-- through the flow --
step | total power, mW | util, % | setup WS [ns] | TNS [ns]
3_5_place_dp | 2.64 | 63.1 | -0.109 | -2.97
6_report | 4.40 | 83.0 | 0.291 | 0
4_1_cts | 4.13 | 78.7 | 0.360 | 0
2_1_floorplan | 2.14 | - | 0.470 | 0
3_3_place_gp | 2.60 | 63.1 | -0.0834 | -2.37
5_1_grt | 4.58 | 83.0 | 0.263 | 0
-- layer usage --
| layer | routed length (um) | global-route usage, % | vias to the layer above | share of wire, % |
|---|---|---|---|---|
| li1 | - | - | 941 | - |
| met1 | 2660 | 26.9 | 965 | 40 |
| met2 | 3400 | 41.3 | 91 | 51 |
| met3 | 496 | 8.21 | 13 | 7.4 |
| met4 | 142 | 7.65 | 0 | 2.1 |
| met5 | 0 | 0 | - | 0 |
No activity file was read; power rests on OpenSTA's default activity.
===== src/rtl/rv32_mod_bus_arbiter.sv =====
// Round-robin arbiter sharing one req/ack/err memory port between instruction fetch and
// load/store, with a per-grant timeout so a silent slave cannot stall the core.
module rv32_mod_bus_arbiter #(
  parameter int unsigned TIMEOUT_CYCLES = 256,
  parameter int unsigned TIMEOUT_W      = 9
) (
  input  logic        clk,
  input  logic        reset,
  input  logic        instr_req,
  input  logic [31:0] instr_addr,
  output logic        instr_ack,
  output logic        instr_err,
  output logic [31:0] instr_data_o,
  input  logic        data_req,
  input  logic        data_wr,
  input  logic [3:0]  data_be,
  input  logic [31:0] data_addr,
  input  logic [31:0] data_data_i,
  output logic        data_ack,
  output logic        data_err,
  output logic [31:0] data_data_o,
  output logic        mem_req,
  output logic        mem_wr,
  output logic [3:0]  mem_be,
  output logic [31:0] mem_addr,
  output logic [31:0] mem_data_o,
  input  logic        mem_ack,
  input  logic        mem_err,
  input  logic [31:0] mem_data_i
);

  typedef enum logic [1:0] {StIdle, StGntI, StGntD} state_e;

  state_e               state_q, state_d;
  logic                 last_data_q, last_data_d;  // 1: data port held the most recent grant
  logic [TIMEOUT_W-1:0] cnt_q, cnt_d;
  logic                 timeout;

  assign instr_data_o = mem_data_i;
  assign data_data_o  = mem_data_i;

  // TIMEOUT_CYCLES == 0 disables the timeout entirely.
  assign timeout = (TIMEOUT_CYCLES != 0) &&
                   (cnt_q == TIMEOUT_W'(TIMEOUT_CYCLES - 1));

  always_comb begin
    state_d     = state_q;
    last_data_d = last_data_q;
    cnt_d       = cnt_q;
    mem_req     = 1'b0;
    mem_wr      = 1'b0;
    mem_be      = 4'h0;
    mem_addr    = 32'h0;
    mem_data_o  = 32'h0;
    instr_ack   = 1'b0;
    instr_err   = 1'b0;
    data_ack    = 1'b0;
    data_err    = 1'b0;

    unique case (state_q)
      StIdle: begin
        if (data_req && (!instr_req || !last_data_q)) begin
          state_d     = StGntD;
          last_data_d = 1'b1;
          cnt_d       = '0;
        end else if (instr_req) begin
          state_d     = StGntI;
          last_data_d = 1'b0;
          cnt_d       = '0;
        end
      end
      StGntI: begin
        mem_req  = 1'b1;
        mem_addr = instr_addr;
        mem_be   = 4'hF;
        cnt_d    = cnt_q + 1'b1;
        // Error beats ack when the slave raises both.
        if (mem_err || (!mem_ack && timeout)) begin
          instr_err = 1'b1;
          state_d   = StIdle;
        end else if (mem_ack) begin
          instr_ack = 1'b1;
          state_d   = StIdle;
        end
      end
      StGntD: begin
        mem_req    = 1'b1;
        mem_addr   = data_addr;
        mem_wr     = data_wr;
        mem_be     = data_be;
        mem_data_o = data_data_i;
        cnt_d      = cnt_q + 1'b1;
        if (mem_err || (!mem_ack && timeout)) begin
          data_err = 1'b1;
          state_d  = StIdle;
        end else if (mem_ack) begin
          data_ack = 1'b1;
          state_d  = StIdle;
        end
      end
      default: state_d = StIdle;
    endcase
  end

  always_ff @(posedge clk or posedge reset) begin
    if (reset) begin
      state_q     <= StIdle;
      last_data_q <= 1'b0;
      cnt_q       <= '0;
    end else begin
      state_q     <= state_d;
      last_data_q <= last_data_d;
      cnt_q       <= cnt_d;
    end
  end

endmodule
<file path="config.mk">
export PLATFORM = sky130hd
export DESIGN_NAME = readout_counters
export DESIGN_NICKNAME = d
export VERILOG_FILES = /design/src/rtl/readout_counters_pkg.sv /design/src/rtl/readout_counters_shift_dly.sv /design/src/rtl/readout_counters.sv
export SDC_FILE = /design/constraint.sdc
export NUM_CORES = 1
export LEC_CHECK = 0
export BUFFER_PORTS_ARGS = -buffer_cell sky130_fd_sc_hd__buf_2
export CAP_MARGIN = 20
export CORE_MARGIN = 10
export CORE_UTILIZATION = 47
export CTS_BUF_LIST = sky130_fd_sc_hd__clkbuf_8
export DETAILED_ROUTE_END_ITERATION = 7
export PLACE_DENSITY = 0.72
export SLEW_MARGIN = 20
export SYNTH_ARGS = -nofsm -noshare
export SYNTH_HDL_FRONTEND = slang
export SYNTH_HIERARCHICAL = 1
export SYNTH_SLANG_ARGS = --single-unit
export TNS_END_PERCENT = 10
</file>
<file path="constraint.sdc">
create_clock -name CLK -period 1.5 [get_ports CLK]
set_clock_uncertainty 0.05 [all_clocks]
set_input_delay 0.3 -clock CLK [delete_from_list [all_inputs] [get_ports CLK]]
set_output_delay 0.3 -clock CLK [all_outputs]
set_load 0.005 [all_outputs]
</file>
**src/rtl/qpsk_frame_deframer_if.sv**
```systemverilog
// Byte-wide AXI-Stream link carrying committed frames out of the deframer.
interface qpsk_frame_deframer_if;
  logic [7:0] tdata;
  logic       tvalid;
  logic       tready;
  logic       tlast;

  modport master (output tdata, output tvalid, output tlast, input tready);
  modport slave  (input tdata, input tvalid, input tlast, output tready);
endinterface

```
**src/rtl/qpsk_frame_deframer.sv**
```systemverilog
// Packs QPSK dibits into bytes, buffers whole frames and releases them on AXI-Stream
// only once complete; overflowing or stalled frames are dropped in their entirety.
module qpsk_frame_deframer #(
  parameter int FRAME_SYMS  = 63,
  parameter int HDR_SYMS    = 3,
  parameter int FIFO_DEPTH  = 64,
  parameter int TIMEOUT_CYC = 64
) (
  input  logic                         clk,
  input  logic                         aresetn,
  input  logic                         in_valid,
  input  logic [1:0]                   in_data,
  qpsk_frame_deframer_if.master        m_axis,
  output logic [15:0]                  drop_cnt,
  output logic                         busy
);

  localparam int FRAME_BYTES = 1 + (FRAME_SYMS - HDR_SYMS) / 4;
  localparam int AW  = $clog2(FIFO_DEPTH);
  localparam int PW  = AW + 1;
  localparam int SCW = $clog2(FRAME_SYMS);
  localparam int ICW = $clog2(TIMEOUT_CYC);

  localparam logic [SCW-1:0] LAST_SYM      = SCW'(FRAME_SYMS - 1);
  localparam logic [SCW-1:0] HDR_LAST_SYM  = SCW'(HDR_SYMS - 1);
  localparam logic [SCW-1:0] HDR_SYMS_W    = SCW'(HDR_SYMS);
  localparam logic [1:0]     GRP_END_PHASE = 2'((HDR_SYMS + 3) % 4);
  localparam logic [ICW-1:0] IDLE_MAX      = ICW'(TIMEOUT_CYC - 1);
  localparam logic [PW:0]    DEPTH_W       = (PW+1)'(FIFO_DEPTH);
  localparam logic [PW:0]    FRAME_BYTES_W = (PW+1)'(FRAME_BYTES);

  typedef enum logic [1:0] {IDLE, COLLECT, DROP} state_t;

  state_t          state_q, state_d;
  logic [SCW-1:0]  sym_cnt_q, sym_cnt_d;
  logic [ICW-1:0]  idle_cnt_q, idle_cnt_d;
  logic [5:0]      shift_q, shift_d;
  logic [PW-1:0]   wr_ptr_q, wr_ptr_d;
  logic [PW-1:0]   commit_ptr_q, commit_ptr_d;
  logic [PW-1:0]   rd_ptr_q, rd_ptr_d;
  logic [15:0]     drop_cnt_q, drop_cnt_d;

  logic [8:0]      mem [FIFO_DEPTH];
  logic            wr_en;
  logic            wr_last;
  logic [7:0]      wr_byte;
  logic            drop_inc;
  logic            out_valid;
  logic [PW-1:0]   used;
  logic [PW:0]     free_space;
  logic            hdr_end;
  logic            grp_end;

  assign out_valid  = (rd_ptr_q != commit_ptr_q);
  assign used       = wr_ptr_q - rd_ptr_q;
  assign free_space = DEPTH_W - {1'b0, used};
  assign hdr_end    = (sym_cnt_q == HDR_LAST_SYM);
  assign grp_end    = (sym_cnt_q >= HDR_SYMS_W) && (sym_cnt_q[1:0] == GRP_END_PHASE);
  assign wr_byte    = {shift_q, in_data};

  always_comb begin
    state_d      = state_q;
    sym_cnt_d    = sym_cnt_q;
    idle_cnt_d   = idle_cnt_q;
    shift_d      = shift_q;
    wr_ptr_d     = wr_ptr_q;
    commit_ptr_d = commit_ptr_q;
    drop_inc     = 1'b0;
    wr_en        = 1'b0;
    wr_last      = 1'b0;
    rd_ptr_d     = rd_ptr_q + PW'(out_valid && m_axis.tready);

    unique case (state_q)
      IDLE: begin
        if (in_valid) begin
          sym_cnt_d  = SCW'(1);
          idle_cnt_d = '0;
          shift_d    = {4'b0000, in_data};
          if (free_space >= FRAME_BYTES_W) begin
            state_d = COLLECT;
          end else begin
            state_d  = DROP;
            drop_inc = 1'b1;
          end
        end
      end
      COLLECT, DROP: begin
        if (in_valid) begin
          idle_cnt_d = '0;
          sym_cnt_d  = sym_cnt_q + SCW'(1);
          shift_d    = {shift_q[3:0], in_data};
          if (state_q == COLLECT && (hdr_end || grp_end)) begin
            wr_en    = 1'b1;
            wr_ptr_d = wr_ptr_q + PW'(1);
          end
          if (sym_cnt_q == LAST_SYM) begin
            state_d   = IDLE;
            sym_cnt_d = '0;
            if (state_q == COLLECT) begin
              wr_last      = 1'b1;
              commit_ptr_d = wr_ptr_q + PW'(1);
            end
          end
        end else if (idle_cnt_q == IDLE_MAX) begin
          // Roll back any uncommitted bytes; a frame already being dropped was counted on entry.
          state_d   = IDLE;
          sym_cnt_d = '0;
          wr_ptr_d  = commit_ptr_q;
          drop_inc  = (state_q == COLLECT);
        end else begin
          idle_cnt_d = idle_cnt_q + ICW'(1);
        end
      end
      default: state_d = IDLE;
    endcase

    drop_cnt_d = drop_cnt_q;
    if (drop_inc && drop_cnt_q != 16'hFFFF) begin
      drop_cnt_d = drop_cnt_q + 16'd1;
    end
  end

  always_ff @(posedge clk or negedge aresetn) begin
    if (!aresetn) begin
      state_q      <= IDLE;
      sym_cnt_q    <= '0;
      idle_cnt_q   <= '0;
      shift_q      <= '0;
      wr_ptr_q     <= '0;
      commit_ptr_q <= '0;
      rd_ptr_q     <= '0;
      drop_cnt_q   <= '0;
    end else begin
      state_q      <= state_d;
      sym_cnt_q    <= sym_cnt_d;
      idle_cnt_q   <= idle_cnt_d;
      shift_q      <= shift_d;
      wr_ptr_q     <= wr_ptr_d;
      commit_ptr_q <= commit_ptr_d;
      rd_ptr_q     <= rd_ptr_d;
      drop_cnt_q   <= drop_cnt_d;
    end
  end

  always_ff @(posedge clk) begin
    if (wr_en) begin
      mem[wr_ptr_q[AW-1:0]] <= {wr_last, wr_byte};
    end
  end

  // Gate the show-ahead read so stale buffer contents never appear on the bus.
  assign m_axis.tvalid = out_valid;
  assign m_axis.tdata  = out_valid ? mem[rd_ptr_q[AW-1:0]][7:0] : 8'h00;
  assign m_axis.tlast  = out_valid ? mem[rd_ptr_q[AW-1:0]][8]   : 1'b0;
  assign drop_cnt      = drop_cnt_q;
  assign busy          = (state_q != IDLE);

endmodule
```
**src/flat_wrapper.sv**
```systemverilog
// flat-port wrapper written by rule: the top's interface ports become plain ports
module qpsk_frame_deframer_flat 
#(
  parameter int FRAME_SYMS  = 63,
  parameter int HDR_SYMS    = 3,
  parameter int FIFO_DEPTH  = 64,
  parameter int TIMEOUT_CYC = 64
)
  (clk, aresetn, in_valid, in_data, drop_cnt, busy, m_axis_tdata, m_axis_tvalid, m_axis_tlast, m_axis_tready);
  qpsk_frame_deframer_if m_axis_i ();
  input  logic clk;
  input  logic aresetn;
  input  logic in_valid;
  input  logic [1:0] in_data;
  output logic [15:0] drop_cnt;
  output logic busy;
  output wire logic [$bits(m_axis_i.tdata)-1:0] m_axis_tdata;
  output wire logic [$bits(m_axis_i.tvalid)-1:0] m_axis_tvalid;
  output wire logic [$bits(m_axis_i.tlast)-1:0] m_axis_tlast;
  input wire logic [$bits(m_axis_i.tready)-1:0] m_axis_tready;
  assign m_axis_tdata = m_axis_i.tdata;
  assign m_axis_tvalid = m_axis_i.tvalid;
  assign m_axis_tlast = m_axis_i.tlast;
  assign m_axis_i.tready = m_axis_tready;
  qpsk_frame_deframer #(.FRAME_SYMS(FRAME_SYMS), .HDR_SYMS(HDR_SYMS), .FIFO_DEPTH(FIFO_DEPTH), .TIMEOUT_CYC(TIMEOUT_CYC)) u_core (.clk(clk), .aresetn(aresetn), .in_valid(in_valid), .in_data(in_data), .m_axis(m_axis_i), .drop_cnt(drop_cnt), .busy(busy));
endmodule
```
File: src/rtl/dds_serial_rx.sv
// dds_serial_rx
// Receive side of the DDS serial load interface. The block samples the DDS
// pins on clk_sys and follows the DDS reset and serial-mode entry sequence.
// It shifts in each DDS word LSB first and publishes the decoded fields on
// every fq_ud update. It serves as an on-chip loopback checker and as the DDS
// emulator in system benches.
//
// Word layout (bit 0 is received first):
//   [31:0]  frequency tuning word
//   [33:32] control bits
//   [34]    power-down
//   [39:35] phase word
module dds_serial_rx #(
  parameter int WORD_BITS = 40
) (
  input  logic        clk_sys,
  input  logic        rst,
  input  logic        dds_reset,
  input  logic        dds_w_clk,
  input  logic        dds_fq_ud,
  input  logic        dds_data,
  output logic [31:0] freq_word,
  output logic [1:0]  ctrl_bits,
  output logic        pwr_down,
  output logic [4:0]  phase_word,
  output logic        word_valid,
  output logic        frame_err,
  output logic        overrun,
  output logic        serial_mode
);

  // The counter must be able to hold the full-word value WORD_BITS itself.
  localparam int CNT_W = $clog2(WORD_BITS + 1);
  localparam logic [CNT_W-1:0] FULL_CNT = CNT_W'(WORD_BITS);
  localparam logic [CNT_W-1:0] ZERO_CNT = {CNT_W{1'b0}};
  localparam logic [CNT_W-1:0] ONE_CNT  = {{(CNT_W-1){1'b0}}, 1'b1};

  typedef enum logic [1:0] {
    ST_IDLE      = 2'd0,
    ST_WAIT_WCLK = 2'd1,
    ST_WAIT_FQUD = 2'd2,
    ST_SERIAL    = 2'd3
  } state_t;

  state_t               state_r;
  state_t               state_nx_s;
  logic [WORD_BITS-1:0] shift_r;
  logic [WORD_BITS-1:0] shift_nx_s;
  logic [CNT_W-1:0]     count_r;
  logic [CNT_W-1:0]     count_nx_s;
  logic [CNT_W-1:0]     count_mid_s;
  logic                 wclk_q_r;
  logic                 fqud_q_r;
  logic                 overrun_r;
  logic                 overrun_nx_s;
  logic                 load_s;
  logic                 err_s;
  logic                 wclk_edge_s;
  logic                 fqud_edge_s;

  logic [31:0]          freq_r;
  logic [1:0]           ctrl_r;
  logic                 pd_r;
  logic [4:0]           phase_r;
  logic                 word_valid_r;
  logic                 frame_err_r;
  logic                 serial_mode_r;

  // A held pin creates only one edge. A rising edge is the pin high while the
  // previous sample was low.
  assign wclk_edge_s = dds_w_clk & ~wclk_q_r;
  assign fqud_edge_s = dds_fq_ud & ~fqud_q_r;

  // Next state, shift and count. In SERIAL, a w_clk edge in the same cycle as
  // an fq_ud edge is shifted in first, and fq_ud then checks the updated count.
  always_comb begin
    state_nx_s   = state_r;
    shift_nx_s   = shift_r;
    count_nx_s   = count_r;
    count_mid_s  = count_r;
    overrun_nx_s = overrun_r;
    load_s       = 1'b0;
    err_s        = 1'b0;

    if (dds_reset) begin
      state_nx_s   = ST_WAIT_WCLK;
      shift_nx_s   = {WORD_BITS{1'b0}};
      count_nx_s   = ZERO_CNT;
      overrun_nx_s = 1'b0;
    end else begin
      case (state_r)
        ST_IDLE: begin
          state_nx_s = ST_IDLE;
        end
        ST_WAIT_WCLK: begin
          // Parallel mode is unsupported, so fq_ud is ignored in this state.
          if (wclk_edge_s) begin
            state_nx_s = ST_WAIT_FQUD;
          end else begin
            state_nx_s = ST_WAIT_WCLK;
          end
        end
        ST_WAIT_FQUD: begin
          if (fqud_edge_s) begin
            state_nx_s = ST_SERIAL;
            count_nx_s = ZERO_CNT;
          end else begin
            state_nx_s = ST_WAIT_FQUD;
          end
        end
        ST_SERIAL: begin
          if (wclk_edge_s) begin
            if (count_r < FULL_CNT) begin
              shift_nx_s  = {dds_data, shift_r[WORD_BITS-1:1]};
              count_mid_s = count_r + ONE_CNT;
            end else begin
              // The word is already full, so the bit is dropped.
              overrun_nx_s = 1'b1;
            end
          end else begin
            count_mid_s = count_r;
          end
          count_nx_s = count_mid_s;
          if (fqud_edge_s) begin
            if (count_mid_s == FULL_CNT) begin
              load_s = 1'b1;
            end else begin
              err_s = 1'b1;
            end
            count_nx_s   = ZERO_CNT;
            overrun_nx_s = 1'b0;
          end else begin
            err_s = 1'b0;
          end
        end
        default: begin
          state_nx_s = ST_IDLE;
        end
      endcase
    end
  end

  // Control state, shift register, counter, pin history and status pulses.
  always_ff @(posedge clk_sys) begin
    if (rst) begin
      state_r       <= ST_IDLE;
      shift_r       <= {WORD_BITS{1'b0}};
      count_r       <= ZERO_CNT;
      wclk_q_r      <= 1'b0;
      fqud_q_r      <= 1'b0;
      overrun_r     <= 1'b0;
      word_valid_r  <= 1'b0;
      frame_err_r   <= 1'b0;
      serial_mode_r <= 1'b0;
    end else begin
      state_r       <= state_nx_s;
      shift_r       <= shift_nx_s;
      count_r       <= count_nx_s;
      wclk_q_r      <= dds_w_clk;
      fqud_q_r      <= dds_fq_ud;
      overrun_r     <= overrun_nx_s;
      word_valid_r  <= load_s;
      frame_err_r   <= err_s;
      serial_mode_r <= (state_nx_s == ST_SERIAL);
    end
  end

  // Decoded field outputs. They load only on an accepted word and otherwise
  // hold, including through dds_reset.
  always_ff @(posedge clk_sys) begin
    if (rst) begin
      freq_r  <= 32'h0000_0000;
      ctrl_r  <= 2'b00;
      pd_r    <= 1'b0;
      phase_r <= 5'd0;
    end else if (load_s) begin
      freq_r  <= shift_nx_s[31:0];
      ctrl_r  <= shift_nx_s[33:32];
      pd_r    <= shift_nx_s[34];
      phase_r <= shift_nx_s[39:35];
    end else begin
      freq_r  <= freq_r;
      ctrl_r  <= ctrl_r;
      pd_r    <= pd_r;
      phase_r <= phase_r;
    end
  end

  assign freq_word   = freq_r;
  assign ctrl_bits   = ctrl_r;
  assign pwr_down    = pd_r;
  assign phase_word  = phase_r;
  assign word_valid  = word_valid_r;
  assign frame_err   = frame_err_r;
  assign overrun     = overrun_r;
  assign serial_mode = serial_mode_r;

endmodule
<file path="src/rtl/parity_frame_arbiter.sv">
// Round-robin arbiter sharing a 2-bit/cycle XOR parity engine between NUM_REQ requesters.
// Optional PAR_CHECK_EN adds exp_parity input and err output comparing against an expected parity.
module parity_frame_arbiter #(
    parameter int NUM_REQ = 4,
    parameter int DATA_W  = 8,
    localparam int IDW    = $clog2(NUM_REQ)
) (
    input  logic                      clk,
    input  logic                      reset_b,
    input  logic [NUM_REQ-1:0]        req,
    input  logic [NUM_REQ*DATA_W-1:0] data,
`ifdef PAR_CHECK_EN
    input  logic [NUM_REQ-1:0]        exp_parity,
    output logic                      err,
`endif
    output logic [NUM_REQ-1:0]        gnt,
    output logic                      busy,
    output logic                      done,
    output logic                      parity,
    output logic [IDW-1:0]            done_id
);

    localparam int HALF = DATA_W / 2;
    localparam int CW   = $clog2(HALF + 1);

    typedef enum logic [1:0] {S_IDLE, S_SHIFT, S_DONE} state_t;

    state_t             state_q, state_d;
    logic [DATA_W-1:0]  sh;
    logic               acc;
    logic               acc_nx;
    logic [CW-1:0]      cnt;
    logic [IDW-1:0]     last;
    logic [IDW-1:0]     win;
    logic               any;
    logic [IDW:0]       cand;

    // Search last+1, last+2, ... with wraparound; one extra bit avoids overflow before the modulo.
    always_comb begin
        any  = 1'b0;
        win  = '0;
        cand = '0;
        for (int k = 1; k <= NUM_REQ; k++) begin
            cand = {1'b0, last} + (IDW+1)'(k);
            if (cand >= (IDW+1)'(NUM_REQ))
                cand = cand - (IDW+1)'(NUM_REQ);
            if (!any && req[cand[IDW-1:0]]) begin
                any = 1'b1;
                win = cand[IDW-1:0];
            end
        end
    end

    assign acc_nx = acc ^ sh[0] ^ sh[1];

    always_comb begin
        state_d = state_q;
        case (state_q)
            S_IDLE:  if (any) state_d = S_SHIFT;
            S_SHIFT: if (cnt == CW'(1)) state_d = S_DONE;
            S_DONE:  state_d = S_IDLE;
            default: state_d = S_IDLE;
        endcase
    end

    always_ff @(posedge clk or negedge reset_b) begin
        if (!reset_b) state_q <= S_IDLE;
        else          state_q <= state_d;
    end

    always_ff @(posedge clk or negedge reset_b) begin
        if (!reset_b) begin
            sh      <= '0;
            acc     <= 1'b0;
            cnt     <= '0;
            gnt     <= '0;
            last    <= IDW'(NUM_REQ - 1);
            busy    <= 1'b0;
            done    <= 1'b0;
            parity  <= 1'b0;
            done_id <= '0;
        end else begin
            case (state_q)
                S_IDLE: if (any) begin
                    sh   <= data[win*DATA_W +: DATA_W];
                    acc  <= 1'b0;
                    cnt  <= CW'(HALF);
                    gnt  <= NUM_REQ'(1) << win;
                    last <= win;
                    busy <= 1'b1;
                end
                S_SHIFT: begin
                    acc <= acc_nx;
                    sh  <= sh >> 2;
                    cnt <= cnt - CW'(1);
                    if (cnt == CW'(1)) begin
                        parity  <= acc_nx;
                        done_id <= last;
                        done    <= 1'b1;
                    end
                end
                S_DONE: begin
                    done <= 1'b0;
                    gnt  <= '0;
                    busy <= 1'b0;
                end
                default: ;
            endcase
        end
    end

`ifdef PAR_CHECK_EN
    logic exp_q;

    // err is registered alongside done so it is only ever high in the DONE cycle.
    always_ff @(posedge clk or negedge reset_b) begin
        if (!reset_b) begin
            exp_q <= 1'b0;
            err   <= 1'b0;
        end else begin
            case (state_q)
                S_IDLE:  if (any) exp_q <= exp_parity[win];
                S_SHIFT: if (cnt == CW'(1)) err <= acc_nx ^ exp_q;
                S_DONE:  err <= 1'b0;
                default: ;
            endcase
        end
    end
`endif

endmodule

</file>
<file path="config.mk">
export PLATFORM = sky130hd
export DESIGN_NAME = parity_frame_arbiter
export DESIGN_NICKNAME = d
export VERILOG_FILES = /design/src/rtl/parity_frame_arbiter.sv
export SDC_FILE = /design/constraint.sdc
export NUM_CORES = 1
export LEC_CHECK = 0
export ABC_AREA = 1
export BUFFER_PORTS_ARGS = -buffer_cell sky130_fd_sc_hd__buf_2
export CORE_MARGIN = 1
export CORE_UTILIZATION = 35
export CTS_BUF_LIST = sky130_fd_sc_hd__clkbuf_4 sky130_fd_sc_hd__clkbuf_8
export DETAILED_ROUTE_END_ITERATION = 16
export GPL_ROUTABILITY_DRIVEN = 0
export SYNTH_ARGS = -nofsm -noshare
export SYNTH_HDL_FRONTEND = slang
export SYNTH_SLANG_ARGS = --single-unit
</file>
<file path="constraint.sdc">
create_clock -name clk -period 2 [get_ports clk]
set_input_delay 0.3 -clock clk [delete_from_list [all_inputs] [get_ports clk]]
set_output_delay 0.3 -clock clk [all_outputs]
set_load 0.03 [all_outputs]
</file>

════════════════════

== Problem details ==
In the entries above, find every line with the word "COLLECT" and list it.

== Written response ==
  typedef enum logic [1:0] {IDLE, COLLECT, DROP} state_t;
            state_d = COLLECT;
      COLLECT, DROP: begin
          if (state_q == COLLECT && (hdr_end || grp_end)) begin
            if (state_q == COLLECT) begin
          drop_inc  = (state_q == COLLECT);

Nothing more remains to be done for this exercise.